Hello, everyone. Speaking of crawler, I believe many programmers have heard of it. Simply speaking, it is a program that automatically captures information in batches on the network. Next, I use NetDiscovery, a crawler framework on Github, to demonstrate.
1) Why frame?
Frameworks can help us do basic work that is not directly related to the target task and keep us focused on the target task. Especially for beginners of crawler, they can quickly realize the effect and sense of achievement brought by operating crawler without having to worry about extra things. When you enter the door, try to write a crawler program independently from zero without relying on the framework, and then study the crawler framework built by others. After you can read the source code of the crawler framework, I believe you have some research on the web crawler.
2) Presentation environment
Java JDK8, IntelliJ IDEA, Google Chrome
Crawler Framework NetDiscovery: github.com/fengzhizi71…

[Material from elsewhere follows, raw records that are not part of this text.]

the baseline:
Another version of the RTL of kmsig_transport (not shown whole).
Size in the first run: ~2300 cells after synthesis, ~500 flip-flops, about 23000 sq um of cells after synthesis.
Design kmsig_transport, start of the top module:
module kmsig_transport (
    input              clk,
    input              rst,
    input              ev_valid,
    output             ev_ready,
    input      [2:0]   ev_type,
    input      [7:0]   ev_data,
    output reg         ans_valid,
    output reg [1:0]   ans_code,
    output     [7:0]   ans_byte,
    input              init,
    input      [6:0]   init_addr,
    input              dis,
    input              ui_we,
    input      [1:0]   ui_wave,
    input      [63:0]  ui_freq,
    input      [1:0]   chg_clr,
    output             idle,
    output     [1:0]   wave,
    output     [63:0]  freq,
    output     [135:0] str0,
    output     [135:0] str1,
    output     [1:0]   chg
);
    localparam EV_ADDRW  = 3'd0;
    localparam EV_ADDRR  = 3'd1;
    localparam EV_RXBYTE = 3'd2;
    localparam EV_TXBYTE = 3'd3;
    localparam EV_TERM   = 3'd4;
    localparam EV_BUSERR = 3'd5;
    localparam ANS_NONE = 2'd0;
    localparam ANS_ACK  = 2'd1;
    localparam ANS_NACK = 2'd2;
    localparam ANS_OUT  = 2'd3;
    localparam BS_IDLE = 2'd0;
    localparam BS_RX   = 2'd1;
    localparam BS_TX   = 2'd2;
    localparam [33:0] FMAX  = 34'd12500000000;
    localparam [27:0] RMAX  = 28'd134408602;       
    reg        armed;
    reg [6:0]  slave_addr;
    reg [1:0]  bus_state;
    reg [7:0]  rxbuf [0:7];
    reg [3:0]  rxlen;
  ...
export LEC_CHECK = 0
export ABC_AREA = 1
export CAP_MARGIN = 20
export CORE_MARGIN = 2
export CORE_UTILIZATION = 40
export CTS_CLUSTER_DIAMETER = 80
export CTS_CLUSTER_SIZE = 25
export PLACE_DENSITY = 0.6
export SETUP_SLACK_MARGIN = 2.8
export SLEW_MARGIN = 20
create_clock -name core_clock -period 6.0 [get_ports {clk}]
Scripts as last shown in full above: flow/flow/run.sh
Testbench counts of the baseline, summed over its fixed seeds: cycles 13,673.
What follows belongs to an exercise in optimizing a design on an open flow for a short achievable clock period and few clock cycles; a production flow would make more cautious choices.
For this run, only the layout was checked, not whether the RTL still works.
Power is estimated from default activity; no workload was simulated.

<file path="design/flow/config.mk">
export PLATFORM = sky130hd
export DESIGN_NAME = mc3_engine
export DESIGN_NICKNAME = mc3_engine
export VERILOG_FILES = /design/flow/design.v
export SDC_FILE = /design/flow/constraint.sdc
export NUM_CORES = 4
export LEC_CHECK = 0
export ABC_CLOCK_PERIOD_IN_PS = 2500
export CAP_MARGIN = 20
export CORE_MARGIN = 2
export CORE_UTILIZATION = 60
export SETUP_SLACK_MARGIN = 5
export SLEW_MARGIN = 20
</file>
<file path="design/flow/constraint.sdc">
create_clock -name core_clock -period 8.0 [get_ports {clk}]
set_input_delay 1.6000 -clock core_clock [delete_from_list [all_inputs] [get_ports {clk}]]
set_output_delay 1.6000 -clock core_clock [all_outputs]
set_load 0.01 [all_outputs]
</file>
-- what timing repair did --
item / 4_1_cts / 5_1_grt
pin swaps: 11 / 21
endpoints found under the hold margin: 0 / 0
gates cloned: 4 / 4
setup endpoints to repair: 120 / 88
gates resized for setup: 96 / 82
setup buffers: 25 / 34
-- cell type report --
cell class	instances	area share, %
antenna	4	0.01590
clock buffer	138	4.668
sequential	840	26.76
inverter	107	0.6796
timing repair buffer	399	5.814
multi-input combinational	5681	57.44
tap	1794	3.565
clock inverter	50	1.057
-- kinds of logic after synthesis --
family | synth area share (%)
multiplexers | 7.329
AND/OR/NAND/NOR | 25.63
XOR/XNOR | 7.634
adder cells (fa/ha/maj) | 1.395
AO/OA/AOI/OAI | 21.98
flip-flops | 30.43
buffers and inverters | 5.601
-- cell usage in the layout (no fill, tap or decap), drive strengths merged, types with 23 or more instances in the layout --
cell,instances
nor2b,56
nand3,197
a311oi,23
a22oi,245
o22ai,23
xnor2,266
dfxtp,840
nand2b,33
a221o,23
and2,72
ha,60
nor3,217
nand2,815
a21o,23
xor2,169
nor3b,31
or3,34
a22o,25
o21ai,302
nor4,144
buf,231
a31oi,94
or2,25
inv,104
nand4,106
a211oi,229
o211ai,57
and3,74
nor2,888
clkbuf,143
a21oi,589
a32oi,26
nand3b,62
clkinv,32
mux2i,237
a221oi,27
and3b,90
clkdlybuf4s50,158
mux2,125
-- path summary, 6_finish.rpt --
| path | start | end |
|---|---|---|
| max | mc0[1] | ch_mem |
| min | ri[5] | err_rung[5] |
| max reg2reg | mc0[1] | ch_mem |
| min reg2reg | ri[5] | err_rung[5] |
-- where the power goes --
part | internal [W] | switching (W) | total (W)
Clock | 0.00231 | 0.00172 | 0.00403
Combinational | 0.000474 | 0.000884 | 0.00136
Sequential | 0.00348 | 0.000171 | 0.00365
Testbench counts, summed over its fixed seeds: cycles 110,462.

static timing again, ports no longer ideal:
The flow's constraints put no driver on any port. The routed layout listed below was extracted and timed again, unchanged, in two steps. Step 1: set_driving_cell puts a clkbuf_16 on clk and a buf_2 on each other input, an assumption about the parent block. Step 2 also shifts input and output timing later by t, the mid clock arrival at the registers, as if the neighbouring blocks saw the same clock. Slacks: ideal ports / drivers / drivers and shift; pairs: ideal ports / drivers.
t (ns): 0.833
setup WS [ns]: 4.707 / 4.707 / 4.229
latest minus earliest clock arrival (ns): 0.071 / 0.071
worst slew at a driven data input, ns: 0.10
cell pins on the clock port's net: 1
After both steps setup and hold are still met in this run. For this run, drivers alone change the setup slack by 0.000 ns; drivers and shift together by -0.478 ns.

3) Determine the crawler task
Obtain the specified job information from a recruitment website: company name, job name
4) Human flesh analysis webpage
Open the target page with Chrome, enter the search criteria, and find the page showing the job information:
The text in the red box is the information we plan to write programs to automatically retrieve.
The analysis of this link is very important. We should have a clear understanding of the target web page and target data. The human eye can already see this information, the next step is to write a program to teach the computer to help us grasp.
5) Create a Java project
Create a Gradle Java project:
Add two JAR packages of crawler framework NetDiscovery in the project, the current version is 0.0.9.3, the version is not high, but the version of the update iteration is fast, I believe it is a framework with growth force.
group 'com.sinkinka'
version 1.0 the SNAPSHOT ' '
apply plugin: 'java'
sourceCompatibility = 1.8 repositories {maven{url'http://maven.aliyun.com/nexus/content/groups/public/'}
mavenCentral()
jcenter();
}
dependencies {
testCompile group: 'junit', name: 'junit', version: '4.12'
implementation 'com.cv4j.net discovery: netdiscovery - core: 0.0.9.3'
implementation 'com.cv4j.net discovery: netdiscovery - extra: 0.0.9.3'
}
Copy the code
If you can’t download it, please add the address of Aliyun mirror:
Maven.aliyun.com/nexus/conte…
6) Code implementation
See the example code under the example module in the framework, as well as another example project: github.com/fengzhizi71…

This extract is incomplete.